Frey, cosa sta facendo in questo periodo?
"Stiamo creando una scuola calcio esclusivamente per i portieri , che partirà dall’estate 2020. Vuole sapere come si chiama? La Seba Frey Academy (ride soddisfatto ndc)".

Ha tempo però per seguire il Parma.
"Sì, certo, magari da meno vicino rispetto a una volta ma guardo sempre i risultati".

Parma le è rimasta nel cuore.
"Molto. A Parma ho passato quattro anni bellissimi, abbiamo fatto cose importanti e nonostante le difficoltà che abbiamo vissuto a causa del crac della Parmalat eravamo rimasti tutti. Non era scontato, siamo rimasti anche senza essere pagati per diversi mesi, è stata un'esperienza dura ma che ti arricchisce come uomo". 

Cosa rappresenta Parma per lei?
"Parma dal punto di vista umano significa tanto per me. E' la città in cui è nata la mia prima figlia Elsa, il posto dove ho conosciuto delle persone importanti. Come uomo e come calciatore è stato un trampolino di lancio. A Parma sono diventato un portiere importante e rispettato".

E li ha vinto anche un trofeo in una partita sentita.
"Sì. Partita indimenticabile. La vittoria della Coppa Italia contro la Juventus. Quello è il mio unico trofeo di squadra. Ma più importante è stata la salvezza agli spareggi contro il Bologna. Ricordi indelebili".

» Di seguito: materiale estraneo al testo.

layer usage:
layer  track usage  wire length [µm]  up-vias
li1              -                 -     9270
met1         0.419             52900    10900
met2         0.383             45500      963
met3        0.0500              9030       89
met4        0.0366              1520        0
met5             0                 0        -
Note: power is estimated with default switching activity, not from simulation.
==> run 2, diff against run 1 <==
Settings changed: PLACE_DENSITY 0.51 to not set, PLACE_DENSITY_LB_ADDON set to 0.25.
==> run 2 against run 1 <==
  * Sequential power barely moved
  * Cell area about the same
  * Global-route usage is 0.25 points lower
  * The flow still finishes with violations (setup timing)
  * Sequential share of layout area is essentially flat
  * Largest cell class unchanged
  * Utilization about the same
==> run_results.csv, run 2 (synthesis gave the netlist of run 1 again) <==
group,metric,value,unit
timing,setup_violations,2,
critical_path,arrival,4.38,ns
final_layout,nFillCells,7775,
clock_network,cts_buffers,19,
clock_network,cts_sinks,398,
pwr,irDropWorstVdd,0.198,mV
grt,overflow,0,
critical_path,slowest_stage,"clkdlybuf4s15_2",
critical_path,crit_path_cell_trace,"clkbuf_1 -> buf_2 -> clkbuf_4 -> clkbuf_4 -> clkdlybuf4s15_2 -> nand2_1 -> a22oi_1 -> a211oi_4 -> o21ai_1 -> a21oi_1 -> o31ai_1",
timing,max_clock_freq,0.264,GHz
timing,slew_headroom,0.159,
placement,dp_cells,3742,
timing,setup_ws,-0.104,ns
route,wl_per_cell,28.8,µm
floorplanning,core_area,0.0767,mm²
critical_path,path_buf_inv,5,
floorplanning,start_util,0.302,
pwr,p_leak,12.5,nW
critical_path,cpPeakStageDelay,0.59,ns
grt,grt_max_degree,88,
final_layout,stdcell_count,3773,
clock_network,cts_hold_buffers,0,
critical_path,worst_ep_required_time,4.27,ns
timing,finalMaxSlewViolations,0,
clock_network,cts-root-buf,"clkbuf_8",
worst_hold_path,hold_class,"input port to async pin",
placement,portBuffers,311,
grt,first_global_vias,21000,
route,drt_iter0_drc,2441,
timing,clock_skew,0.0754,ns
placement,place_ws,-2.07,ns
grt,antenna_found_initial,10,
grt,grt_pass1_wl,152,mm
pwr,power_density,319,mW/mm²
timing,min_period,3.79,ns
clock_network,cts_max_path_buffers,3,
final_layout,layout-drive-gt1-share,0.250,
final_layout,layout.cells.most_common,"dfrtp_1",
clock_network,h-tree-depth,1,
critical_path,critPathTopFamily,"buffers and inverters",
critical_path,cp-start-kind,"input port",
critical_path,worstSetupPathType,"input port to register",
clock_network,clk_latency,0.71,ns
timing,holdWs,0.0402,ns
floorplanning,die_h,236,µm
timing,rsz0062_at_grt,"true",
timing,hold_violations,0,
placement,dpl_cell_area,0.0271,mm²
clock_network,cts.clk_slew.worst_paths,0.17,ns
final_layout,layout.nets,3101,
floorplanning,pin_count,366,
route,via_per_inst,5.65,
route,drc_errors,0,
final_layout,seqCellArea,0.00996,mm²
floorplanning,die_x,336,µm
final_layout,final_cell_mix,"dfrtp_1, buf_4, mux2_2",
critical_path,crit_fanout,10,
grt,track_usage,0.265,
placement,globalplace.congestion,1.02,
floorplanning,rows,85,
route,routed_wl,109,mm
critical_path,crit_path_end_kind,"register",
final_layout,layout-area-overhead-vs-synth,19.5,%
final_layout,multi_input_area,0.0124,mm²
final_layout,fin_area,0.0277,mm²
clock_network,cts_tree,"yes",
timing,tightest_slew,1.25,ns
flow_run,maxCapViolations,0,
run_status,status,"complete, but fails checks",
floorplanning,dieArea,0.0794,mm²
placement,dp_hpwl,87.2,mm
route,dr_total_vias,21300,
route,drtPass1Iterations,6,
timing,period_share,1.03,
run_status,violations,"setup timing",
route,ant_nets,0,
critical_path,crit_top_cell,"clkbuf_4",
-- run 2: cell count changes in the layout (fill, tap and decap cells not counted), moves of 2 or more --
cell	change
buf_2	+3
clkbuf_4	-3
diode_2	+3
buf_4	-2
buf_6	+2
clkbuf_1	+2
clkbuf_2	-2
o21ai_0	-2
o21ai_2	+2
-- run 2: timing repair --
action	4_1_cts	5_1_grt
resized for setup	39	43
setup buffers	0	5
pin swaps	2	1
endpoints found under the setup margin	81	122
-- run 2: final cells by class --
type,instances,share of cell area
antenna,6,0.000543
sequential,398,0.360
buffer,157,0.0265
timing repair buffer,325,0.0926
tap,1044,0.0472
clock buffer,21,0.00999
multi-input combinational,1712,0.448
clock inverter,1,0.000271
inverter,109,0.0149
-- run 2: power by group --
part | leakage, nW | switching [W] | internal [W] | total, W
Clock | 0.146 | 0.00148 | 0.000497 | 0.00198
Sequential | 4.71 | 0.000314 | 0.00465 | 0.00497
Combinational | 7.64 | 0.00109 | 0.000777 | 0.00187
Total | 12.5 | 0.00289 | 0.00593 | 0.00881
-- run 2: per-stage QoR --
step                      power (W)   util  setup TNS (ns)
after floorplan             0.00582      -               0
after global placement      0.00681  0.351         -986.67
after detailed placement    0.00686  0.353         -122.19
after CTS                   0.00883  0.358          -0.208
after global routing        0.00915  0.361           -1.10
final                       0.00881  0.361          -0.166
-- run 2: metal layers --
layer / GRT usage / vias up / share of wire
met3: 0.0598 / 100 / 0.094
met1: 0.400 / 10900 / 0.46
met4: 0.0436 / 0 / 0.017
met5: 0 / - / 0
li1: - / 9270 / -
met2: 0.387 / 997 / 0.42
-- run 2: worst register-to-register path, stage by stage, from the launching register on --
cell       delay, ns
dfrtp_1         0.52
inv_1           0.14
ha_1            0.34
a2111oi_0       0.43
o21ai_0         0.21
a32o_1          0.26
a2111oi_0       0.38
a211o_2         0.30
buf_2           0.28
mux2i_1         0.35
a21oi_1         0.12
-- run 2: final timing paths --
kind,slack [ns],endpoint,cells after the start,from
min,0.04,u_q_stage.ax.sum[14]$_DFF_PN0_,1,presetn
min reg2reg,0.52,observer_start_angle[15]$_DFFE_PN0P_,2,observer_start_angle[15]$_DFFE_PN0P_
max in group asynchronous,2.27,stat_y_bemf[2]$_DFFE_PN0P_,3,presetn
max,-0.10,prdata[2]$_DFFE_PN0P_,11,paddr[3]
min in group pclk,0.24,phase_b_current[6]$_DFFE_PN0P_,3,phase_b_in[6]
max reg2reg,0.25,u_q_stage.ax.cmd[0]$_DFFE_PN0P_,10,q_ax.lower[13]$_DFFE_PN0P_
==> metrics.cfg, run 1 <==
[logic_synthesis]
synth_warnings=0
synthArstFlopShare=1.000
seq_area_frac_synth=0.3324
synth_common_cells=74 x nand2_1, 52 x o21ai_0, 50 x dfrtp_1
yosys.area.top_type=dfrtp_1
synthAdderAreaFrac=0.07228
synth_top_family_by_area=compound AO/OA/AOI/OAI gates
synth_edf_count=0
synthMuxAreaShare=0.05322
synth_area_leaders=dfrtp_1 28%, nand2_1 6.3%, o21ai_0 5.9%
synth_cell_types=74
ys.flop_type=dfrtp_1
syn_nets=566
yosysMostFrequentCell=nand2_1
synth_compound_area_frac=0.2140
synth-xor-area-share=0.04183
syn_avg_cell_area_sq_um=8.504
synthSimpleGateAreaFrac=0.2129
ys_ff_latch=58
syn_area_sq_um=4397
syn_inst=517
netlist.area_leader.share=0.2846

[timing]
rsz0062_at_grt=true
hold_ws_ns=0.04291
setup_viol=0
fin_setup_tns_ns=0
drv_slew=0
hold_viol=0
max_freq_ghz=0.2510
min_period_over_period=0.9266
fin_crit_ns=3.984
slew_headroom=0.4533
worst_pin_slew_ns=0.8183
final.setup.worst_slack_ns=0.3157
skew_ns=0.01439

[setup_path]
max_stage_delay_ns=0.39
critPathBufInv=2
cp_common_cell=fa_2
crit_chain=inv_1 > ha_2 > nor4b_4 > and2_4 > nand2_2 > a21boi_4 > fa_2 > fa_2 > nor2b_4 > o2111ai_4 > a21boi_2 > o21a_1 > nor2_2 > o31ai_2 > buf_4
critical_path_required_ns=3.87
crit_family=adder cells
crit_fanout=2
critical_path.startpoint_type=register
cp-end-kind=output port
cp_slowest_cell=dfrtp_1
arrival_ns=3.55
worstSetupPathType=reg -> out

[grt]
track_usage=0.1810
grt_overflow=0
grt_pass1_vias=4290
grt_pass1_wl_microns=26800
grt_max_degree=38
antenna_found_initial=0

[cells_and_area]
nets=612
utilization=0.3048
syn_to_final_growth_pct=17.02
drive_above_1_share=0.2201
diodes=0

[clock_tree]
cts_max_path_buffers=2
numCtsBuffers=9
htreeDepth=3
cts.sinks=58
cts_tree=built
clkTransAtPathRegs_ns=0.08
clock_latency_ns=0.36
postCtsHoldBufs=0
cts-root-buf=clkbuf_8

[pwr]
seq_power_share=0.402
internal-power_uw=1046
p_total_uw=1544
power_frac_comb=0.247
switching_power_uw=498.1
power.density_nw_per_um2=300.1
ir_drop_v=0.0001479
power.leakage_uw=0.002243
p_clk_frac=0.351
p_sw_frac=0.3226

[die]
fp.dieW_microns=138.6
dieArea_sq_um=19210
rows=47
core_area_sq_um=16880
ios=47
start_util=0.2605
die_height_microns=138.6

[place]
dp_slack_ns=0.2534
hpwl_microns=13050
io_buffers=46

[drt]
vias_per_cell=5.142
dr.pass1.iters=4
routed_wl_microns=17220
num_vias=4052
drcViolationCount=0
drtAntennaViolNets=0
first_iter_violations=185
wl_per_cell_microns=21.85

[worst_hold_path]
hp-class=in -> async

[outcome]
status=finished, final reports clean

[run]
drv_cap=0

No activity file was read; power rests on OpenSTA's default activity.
<file path="src/rtl/scg_pkg.sv">
/*
  Package for the sleep-mode clock gating block: register offsets, field
  positions, reset values and power-mode codes.
  Assumes a 32-bit APB register bus with 12-bit byte addresses.
*/
package scg_pkg;

  // ----------------------------------------------------------------
  // Register byte offsets
  // ----------------------------------------------------------------
  localparam logic [11:0] OFS_SLEEP_CLOCK_GATE_1 = 12'h114;
  localparam logic [11:0] OFS_FAULT_STATUS       = 12'h118;
  localparam logic [11:0] OFS_FAULT_MASK         = 12'h11c;
  localparam logic [11:0] OFS_GATE_ACTIVE        = 12'h120;

  // ----------------------------------------------------------------
  // Field positions of the gating layout
  // ----------------------------------------------------------------
  localparam int BIT_COMPARATOR_A_GATE    = 24;
  localparam int BIT_TIMER_MODULE_C_GATE  = 18;
  localparam int BIT_TIMER_MODULE_B_GATE  = 17;
  localparam int BIT_TIMER_MODULE_A_GATE  = 16;
  localparam int BIT_TWO_WIRE_PORT_GATE   = 12;
  localparam int BIT_SYNC_SERIAL_PORT_GATE = 4;
  localparam int BIT_ASYNC_SERIAL_B_GATE  = 1;
  localparam int BIT_ASYNC_SERIAL_A_GATE  = 0;

  // Implemented bits; every other position is reserved and reads zero
  localparam logic [31:0] GATE_IMPL_MASK = 32'h0107_1013;

  // ----------------------------------------------------------------
  // Reset values
  // ----------------------------------------------------------------
  localparam logic [31:0] RST_SLEEP_CLOCK_GATE_1 = 32'h0000_0000;
  localparam logic [31:0] RST_FAULT_STATUS       = 32'h0000_0000;
  localparam logic [31:0] RST_FAULT_MASK         = 32'h0000_0000;

  // ----------------------------------------------------------------
  // Power-mode codes
  // ----------------------------------------------------------------
  localparam logic [1:0] MODE_RUN        = 2'h0;
  localparam logic [1:0] MODE_SLEEP      = 2'h1;
  localparam logic [1:0] MODE_DEEP_SLEEP = 2'h2;

endpackage

</file>
<file path="src/rtl/scg_gate_ctrl.sv">
/*
  Sleep-mode clock gating register with APB slave, unit clock enables,
  gated-access fault detection and a fault interrupt.
  Assumes one 100 MHz clock, run and deep-sleep sets supplied from outside.
*/
// Design decision made here: the APB register port.
`timescale 1ns/100ps
module scg_gate_ctrl (
  // Clock and reset
  input  wire logic        mclk,
  input  wire logic        rst,
  // APB slave
  input  wire logic        psel,
  input  wire logic        penable,
  input  wire logic        pwrite,
  input  wire logic [11:0] paddr,
  input  wire logic [31:0] pwdata,
  output logic      [31:0] prdata,
  output logic             pready,
  output logic             pslverr,
  // Power mode and other gating sets
  input  wire logic [1:0]  power_mode,
  input  wire logic        auto_gating_enable,
  input  wire logic [31:0] run_clock_gate_1,
  input  wire logic [31:0] deep_sleep_clock_gate_1,
  // Unit side
  input  wire logic [31:0] unit_access,
  output logic      [31:0] unit_clk_en,
  output logic      [31:0] unit_fault,
  // Interrupt
  output logic             irq
);

  // ----------------------------------------------------------------
  // State
  // ----------------------------------------------------------------
  typedef struct packed {
    logic [31:0] sleep_gate;
    logic [31:0] stat;
    logic [31:0] mask;
    logic [31:0] gate_en;
    logic [31:0] fault;
    logic [31:0] prdata;
    logic        pready;
    logic        pslverr;
    logic        irq;
  } scg_state_t;

  localparam scg_state_t STATE_RST = '{
    sleep_gate : scg_pkg::RST_SLEEP_CLOCK_GATE_1,
    stat       : scg_pkg::RST_FAULT_STATUS,
    mask       : scg_pkg::RST_FAULT_MASK,
    gate_en    : 32'h0000_0000,
    fault      : 32'h0000_0000,
    prdata     : 32'h0000_0000,
    pready     : 1'b0,
    pslverr    : 1'b0,
    irq        : 1'b0
  };

  scg_state_t  st_ff;
  scg_state_t  nxt_st;
  logic [31:0] gate_sel;
  logic        setup;
  logic        done;

  // Implemented bits rebuilt from the field positions, so the package mask is cross-checked
  localparam logic [31:0] IMPL_BITS = (32'h0000_0001 << scg_pkg::BIT_COMPARATOR_A_GATE)
                                    | (32'h0000_0001 << scg_pkg::BIT_TIMER_MODULE_C_GATE)
                                    | (32'h0000_0001 << scg_pkg::BIT_TIMER_MODULE_B_GATE)
                                    | (32'h0000_0001 << scg_pkg::BIT_TIMER_MODULE_A_GATE)
                                    | (32'h0000_0001 << scg_pkg::BIT_TWO_WIRE_PORT_GATE)
                                    | (32'h0000_0001 << scg_pkg::BIT_SYNC_SERIAL_PORT_GATE)
                                    | (32'h0000_0001 << scg_pkg::BIT_ASYNC_SERIAL_B_GATE)
                                    | (32'h0000_0001 << scg_pkg::BIT_ASYNC_SERIAL_A_GATE);

  // ----------------------------------------------------------------
  // Gating set selection
  // ----------------------------------------------------------------
  scg_gate_sel u_sel (
    .power_mode              (power_mode),
    .auto_gating_enable      (auto_gating_enable),
    .run_clock_gate_1        (run_clock_gate_1),
    .sleep_clock_gate_1      (st_ff.sleep_gate),
    .deep_sleep_clock_gate_1 (deep_sleep_clock_gate_1),
    .gate_sel                (gate_sel)
  );

  assign setup = psel && !penable;
  assign done  = psel && penable && st_ff.pready;

  // ----------------------------------------------------------------
  // Next state
  // ----------------------------------------------------------------
  always_comb begin
    nxt_st        = st_ff;
    nxt_st.pready = setup;
    // Read data and error are fixed in the setup cycle, so the slave never waits
    if (setup) begin
      nxt_st.pslverr = 1'b0;
      nxt_st.prdata  = 32'h0000_0000;
      unique case (paddr)
        scg_pkg::OFS_SLEEP_CLOCK_GATE_1: nxt_st.prdata = st_ff.sleep_gate;
        scg_pkg::OFS_FAULT_STATUS:       nxt_st.prdata = st_ff.stat;
        scg_pkg::OFS_FAULT_MASK:         nxt_st.prdata = st_ff.mask;
        scg_pkg::OFS_GATE_ACTIVE:        nxt_st.prdata = st_ff.gate_en;
        default:                         nxt_st.pslverr = 1'b1;
      endcase
    end
    if (done && pwrite && !st_ff.pslverr) begin
      if (paddr == scg_pkg::OFS_SLEEP_CLOCK_GATE_1) begin
        nxt_st.sleep_gate = pwdata & scg_pkg::GATE_IMPL_MASK;
      end
      if (paddr == scg_pkg::OFS_FAULT_MASK) begin
        nxt_st.mask = pwdata & scg_pkg::GATE_IMPL_MASK;
      end
    end
    // Clear only what was returned, so a fault landing mid-read is kept
    if (done && !pwrite && paddr == scg_pkg::OFS_FAULT_STATUS) begin
      nxt_st.stat = st_ff.stat & ~st_ff.prdata;
    end
    nxt_st.gate_en = gate_sel;
    nxt_st.fault   = unit_access & ~st_ff.gate_en & scg_pkg::GATE_IMPL_MASK;
    // Set wins over the read clear
    nxt_st.stat    = nxt_st.stat | nxt_st.fault;
    nxt_st.irq     = |(nxt_st.stat & nxt_st.mask);
  end

  always_ff @(posedge mclk or posedge rst) begin
    if (rst) begin
      st_ff <= STATE_RST;
    end else begin
      st_ff <= nxt_st;
    end
  end

  // ----------------------------------------------------------------
  // Outputs
  // ----------------------------------------------------------------
  assign prdata      = st_ff.prdata;
  assign pready      = st_ff.pready;
  assign pslverr     = st_ff.pslverr;
  assign unit_clk_en = st_ff.gate_en;
  assign unit_fault  = st_ff.fault;
  assign irq         = st_ff.irq;

  // ----------------------------------------------------------------
  // Checks
  // ----------------------------------------------------------------
  AST_RESET_CLEAR:
  assert property (@(posedge mclk) disable iff (rst)
    $past(rst) |-> (st_ff.sleep_gate == 32'h0000_0000 && unit_clk_en == 32'h0000_0000))
    else $error("Sleep gating not clear after reset");

  AST_RESERVED_ZERO:
  assert property (@(posedge mclk) disable iff (rst)
    ((st_ff.sleep_gate | unit_clk_en) & ~scg_pkg::GATE_IMPL_MASK) == 32'h0000_0000)
    else $error("Reserved gating bit set");

  AST_FIELD_WRITE:
  assert property (@(posedge mclk) disable iff (rst)
    (done && pwrite && !pslverr && paddr == scg_pkg::OFS_SLEEP_CLOCK_GATE_1)
      |=> st_ff.sleep_gate == ($past(pwdata) & IMPL_BITS))
    else $error("Sleep gating write not stored in documented bits");

  AST_SLEEP_SET:
  assert property (@(posedge mclk) disable iff (rst)
    (power_mode == scg_pkg::MODE_SLEEP && auto_gating_enable)
      |=> unit_clk_en == $past(st_ff.sleep_gate))
    else $error("Sleep set not applied in sleep mode");

  AST_DEEP_SET:
  assert property (@(posedge mclk) disable iff (rst)
    (power_mode == scg_pkg::MODE_DEEP_SLEEP && auto_gating_enable)
      |=> unit_clk_en == ($past(deep_sleep_clock_gate_1) & scg_pkg::GATE_IMPL_MASK))
    else $error("Deep-sleep set not applied");

  AST_NO_AUTO:
  assert property (@(posedge mclk) disable iff (rst)
    !auto_gating_enable
      |=> unit_clk_en == ($past(run_clock_gate_1) & scg_pkg::GATE_IMPL_MASK))
    else $error("Run set not applied without automatic gating");

  AST_GATED_FAULT:
  assert property (@(posedge mclk) disable iff (rst)
    1'b1 |=> unit_fault == ($past(unit_access) & ~$past(unit_clk_en)
                            & scg_pkg::GATE_IMPL_MASK))
    else $error("Fault does not match gated access");

  AST_FAULT_STICKY:
  assert property (@(posedge mclk) disable iff (rst)
    (unit_fault != 32'h0000_0000) |-> ((st_ff.stat & unit_fault) == unit_fault))
    else $error("Fault not recorded in status");

  AST_IRQ_LEVEL:
  assert property (@(posedge mclk) disable iff (rst)
    irq == |(st_ff.stat & st_ff.mask))
    else $error("Interrupt does not follow masked status");

  AST_ONE_WAIT:
  assert property (@(posedge mclk) disable iff (rst)
    (psel && !penable) |=> (pready ##1 !pready))
    else $error("APB answer not one cycle after setup");

  AST_SPARE_MODE_RUN:
  assert property (@(posedge mclk) disable iff (rst)
    (power_mode == 2'h3)
      |=> unit_clk_en == ($past(run_clock_gate_1) & scg_pkg::GATE_IMPL_MASK))
    else $error("Spare mode code did not fall back to the run set");

  AST_GATE_HOLD:
  assert property (@(posedge mclk) disable iff (rst)
    !(done && pwrite && paddr == scg_pkg::OFS_SLEEP_CLOCK_GATE_1)
      |=> $stable(st_ff.sleep_gate))
    else $error("Sleep gating changed without a write");

  AST_STATUS_CLEAR:
  assert property (@(posedge mclk) disable iff (rst)
    (done && !pwrite && paddr == scg_pkg::OFS_FAULT_STATUS)
      |=> st_ff.stat == (($past(st_ff.stat) & ~$past(prdata)) | unit_fault))
    else $error("Status read did not clear the returned bits");

  AST_ERR_NO_DATA:
  assert property (@(posedge mclk) disable iff (rst)
    (pready && pslverr) |-> prdata == 32'h0000_0000)
    else $error("Refused access returned data");

endmodule

</file>
<file path="src/rtl/scg_gate_sel.sv">
/*
  Gating-set selector: picks run, sleep or deep-sleep enables by power mode.
  Assumes all inputs synchronous to one clock; purely combinational.
*/
`timescale 1ns/100ps
module scg_gate_sel (
  // Mode control
  input  wire logic [1:0]  power_mode,
  input  wire logic        auto_gating_enable,
  // Gating sets
  input  wire logic [31:0] run_clock_gate_1,
  input  wire logic [31:0] sleep_clock_gate_1,
  input  wire logic [31:0] deep_sleep_clock_gate_1,
  // Selected set
  output logic      [31:0] gate_sel
);

  // ----------------------------------------------------------------
  // Selection
  // ----------------------------------------------------------------
  // Without automatic gating the run set holds in every mode
  always_comb begin
    gate_sel = run_clock_gate_1;
    if (auto_gating_enable) begin
      if (power_mode == scg_pkg::MODE_SLEEP) begin
        gate_sel = sleep_clock_gate_1;
      end else if (power_mode == scg_pkg::MODE_DEEP_SLEEP) begin
        gate_sel = deep_sleep_clock_gate_1;
      end
    end
    gate_sel = gate_sel & scg_pkg::GATE_IMPL_MASK;
  end

endmodule

</file>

Lei è stato anche al Tardini a vedere il Parma, che impressione le ha fatto?
"Una buona impressione. Positiva. Ha vinto tanto in questi anni. D’aversa è un ottimo allenatore, una persona che mi piace. Sono contento di quello che sta facendo". 

Domenica c'è la sua partita, come la sta vivendo?
"Lo dico subito: ho rispetto per entrambe le squadre, troppo. Per questo spero vinca il migliore. A Genoa ho fatto due stagioni, entrambe complicate perché la squadra non ha reso per come è stata costruita. Ma ho un ricordo bello; ho avuto l’onore di indossare la maglia del club più antico d’Italia ...".